EXERCISE PROMPT – The required output is the line containing "o21a_1 0.18, o21ai_0" followed by each line through the end of the data below, repeated exactly and with nothing added.

═══ RECORD EXCERPTS ═══

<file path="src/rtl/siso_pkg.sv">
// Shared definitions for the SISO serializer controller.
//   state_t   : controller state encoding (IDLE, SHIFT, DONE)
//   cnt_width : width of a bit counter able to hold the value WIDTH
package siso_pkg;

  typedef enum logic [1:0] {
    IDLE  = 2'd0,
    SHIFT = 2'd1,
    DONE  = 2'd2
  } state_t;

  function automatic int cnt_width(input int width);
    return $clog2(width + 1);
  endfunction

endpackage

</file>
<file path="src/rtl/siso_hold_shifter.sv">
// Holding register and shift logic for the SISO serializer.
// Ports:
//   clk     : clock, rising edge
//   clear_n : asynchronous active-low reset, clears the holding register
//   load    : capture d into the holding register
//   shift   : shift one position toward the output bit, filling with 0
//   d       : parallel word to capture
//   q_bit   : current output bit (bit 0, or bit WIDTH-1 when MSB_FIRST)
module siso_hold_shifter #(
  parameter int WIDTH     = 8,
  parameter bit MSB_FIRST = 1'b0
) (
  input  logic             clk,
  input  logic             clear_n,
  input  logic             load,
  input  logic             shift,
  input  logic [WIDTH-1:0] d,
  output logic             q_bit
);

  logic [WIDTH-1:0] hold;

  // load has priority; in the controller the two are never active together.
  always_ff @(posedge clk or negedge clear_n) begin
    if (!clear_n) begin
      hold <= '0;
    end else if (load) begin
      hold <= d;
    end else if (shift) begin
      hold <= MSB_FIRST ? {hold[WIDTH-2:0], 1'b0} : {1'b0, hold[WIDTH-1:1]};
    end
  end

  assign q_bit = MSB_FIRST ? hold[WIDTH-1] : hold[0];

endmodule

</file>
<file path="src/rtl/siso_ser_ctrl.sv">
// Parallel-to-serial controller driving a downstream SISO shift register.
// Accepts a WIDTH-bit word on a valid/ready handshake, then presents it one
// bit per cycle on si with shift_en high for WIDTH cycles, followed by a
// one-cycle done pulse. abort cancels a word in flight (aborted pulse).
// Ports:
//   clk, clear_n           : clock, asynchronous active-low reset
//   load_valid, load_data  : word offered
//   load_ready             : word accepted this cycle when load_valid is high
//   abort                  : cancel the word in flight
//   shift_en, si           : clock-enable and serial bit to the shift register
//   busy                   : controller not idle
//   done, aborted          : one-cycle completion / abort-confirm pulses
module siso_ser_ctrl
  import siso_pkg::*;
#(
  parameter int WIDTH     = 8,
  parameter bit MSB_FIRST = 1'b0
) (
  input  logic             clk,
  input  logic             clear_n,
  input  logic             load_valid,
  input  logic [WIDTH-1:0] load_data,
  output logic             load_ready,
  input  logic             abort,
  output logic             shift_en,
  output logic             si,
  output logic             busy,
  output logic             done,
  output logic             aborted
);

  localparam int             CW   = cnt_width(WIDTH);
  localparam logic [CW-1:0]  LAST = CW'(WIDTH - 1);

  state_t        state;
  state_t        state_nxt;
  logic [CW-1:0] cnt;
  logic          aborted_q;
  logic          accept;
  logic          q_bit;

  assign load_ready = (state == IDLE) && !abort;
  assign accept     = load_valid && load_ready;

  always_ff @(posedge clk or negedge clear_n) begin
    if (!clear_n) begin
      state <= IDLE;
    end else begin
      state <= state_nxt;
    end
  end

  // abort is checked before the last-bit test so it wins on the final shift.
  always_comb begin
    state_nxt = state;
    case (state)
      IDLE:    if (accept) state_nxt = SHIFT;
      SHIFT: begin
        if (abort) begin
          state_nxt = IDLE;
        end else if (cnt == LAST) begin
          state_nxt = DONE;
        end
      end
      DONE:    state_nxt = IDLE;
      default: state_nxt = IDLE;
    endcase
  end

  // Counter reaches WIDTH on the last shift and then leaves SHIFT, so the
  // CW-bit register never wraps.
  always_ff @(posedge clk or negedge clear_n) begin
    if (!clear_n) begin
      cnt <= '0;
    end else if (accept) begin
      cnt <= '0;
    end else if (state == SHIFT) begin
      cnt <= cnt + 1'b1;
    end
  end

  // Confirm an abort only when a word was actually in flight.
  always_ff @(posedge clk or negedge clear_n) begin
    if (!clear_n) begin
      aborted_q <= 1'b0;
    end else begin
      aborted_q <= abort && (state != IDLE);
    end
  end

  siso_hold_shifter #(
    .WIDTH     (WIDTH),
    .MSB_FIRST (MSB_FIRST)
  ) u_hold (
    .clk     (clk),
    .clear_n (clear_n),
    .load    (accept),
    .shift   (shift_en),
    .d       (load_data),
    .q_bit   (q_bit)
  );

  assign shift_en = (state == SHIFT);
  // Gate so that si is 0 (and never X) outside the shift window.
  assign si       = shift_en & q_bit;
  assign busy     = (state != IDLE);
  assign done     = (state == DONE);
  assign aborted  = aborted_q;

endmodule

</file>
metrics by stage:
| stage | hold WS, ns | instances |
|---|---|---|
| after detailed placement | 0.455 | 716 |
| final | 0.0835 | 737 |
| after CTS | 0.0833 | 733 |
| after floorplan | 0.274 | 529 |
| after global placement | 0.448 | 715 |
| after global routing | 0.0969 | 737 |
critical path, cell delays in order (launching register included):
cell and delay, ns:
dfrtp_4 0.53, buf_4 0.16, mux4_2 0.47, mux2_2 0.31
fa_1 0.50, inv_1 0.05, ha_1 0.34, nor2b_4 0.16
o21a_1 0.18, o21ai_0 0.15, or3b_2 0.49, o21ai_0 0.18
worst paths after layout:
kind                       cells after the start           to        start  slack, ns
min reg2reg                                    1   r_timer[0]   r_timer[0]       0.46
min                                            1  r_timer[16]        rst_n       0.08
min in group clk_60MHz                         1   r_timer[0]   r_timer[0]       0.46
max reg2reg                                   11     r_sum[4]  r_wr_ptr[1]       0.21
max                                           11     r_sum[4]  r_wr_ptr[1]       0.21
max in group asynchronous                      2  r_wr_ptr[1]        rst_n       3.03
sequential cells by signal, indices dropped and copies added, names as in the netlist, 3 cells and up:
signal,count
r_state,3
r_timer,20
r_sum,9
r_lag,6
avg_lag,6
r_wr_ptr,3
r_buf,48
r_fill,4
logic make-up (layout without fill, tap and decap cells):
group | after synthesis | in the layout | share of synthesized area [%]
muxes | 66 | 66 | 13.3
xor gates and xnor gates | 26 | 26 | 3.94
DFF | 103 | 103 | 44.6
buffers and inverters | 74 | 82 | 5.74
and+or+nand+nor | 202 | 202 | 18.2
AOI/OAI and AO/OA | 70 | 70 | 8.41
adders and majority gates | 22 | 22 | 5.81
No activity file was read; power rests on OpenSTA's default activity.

═══

RESULT –
o21a_1 0.18, o21ai_0 0.15, or3b_2 0.49, o21ai_0 0.18
worst paths after layout:
kind                       cells after the start           to        start  slack, ns
min reg2reg                                    1   r_timer[0]   r_timer[0]       0.46
min                                            1  r_timer[16]        rst_n       0.08
min in group clk_60MHz                         1   r_timer[0]   r_timer[0]       0.46
max reg2reg                                   11     r_sum[4]  r_wr_ptr[1]       0.21
max                                           11     r_sum[4]  r_wr_ptr[1]       0.21
max in group asynchronous                      2  r_wr_ptr[1]        rst_n       3.03
sequential cells by signal, indices dropped and copies added, names as in the netlist, 3 cells and up:
signal,count
r_state,3
r_timer,20
r_sum,9
r_lag,6
avg_lag,6
r_wr_ptr,3
r_buf,48
r_fill,4
logic make-up (layout without fill, tap and decap cells):
group | after synthesis | in the layout | share of synthesized area [%]
muxes | 66 | 66 | 13.3
xor gates and xnor gates | 26 | 26 | 3.94
DFF | 103 | 103 | 44.6
buffers and inverters | 74 | 82 | 5.74
and+or+nand+nor | 202 | 202 | 18.2
AOI/OAI and AO/OA | 70 | 70 | 8.41
adders and majority gates | 22 | 22 | 5.81
No activity file was read; power rests on OpenSTA's default activity.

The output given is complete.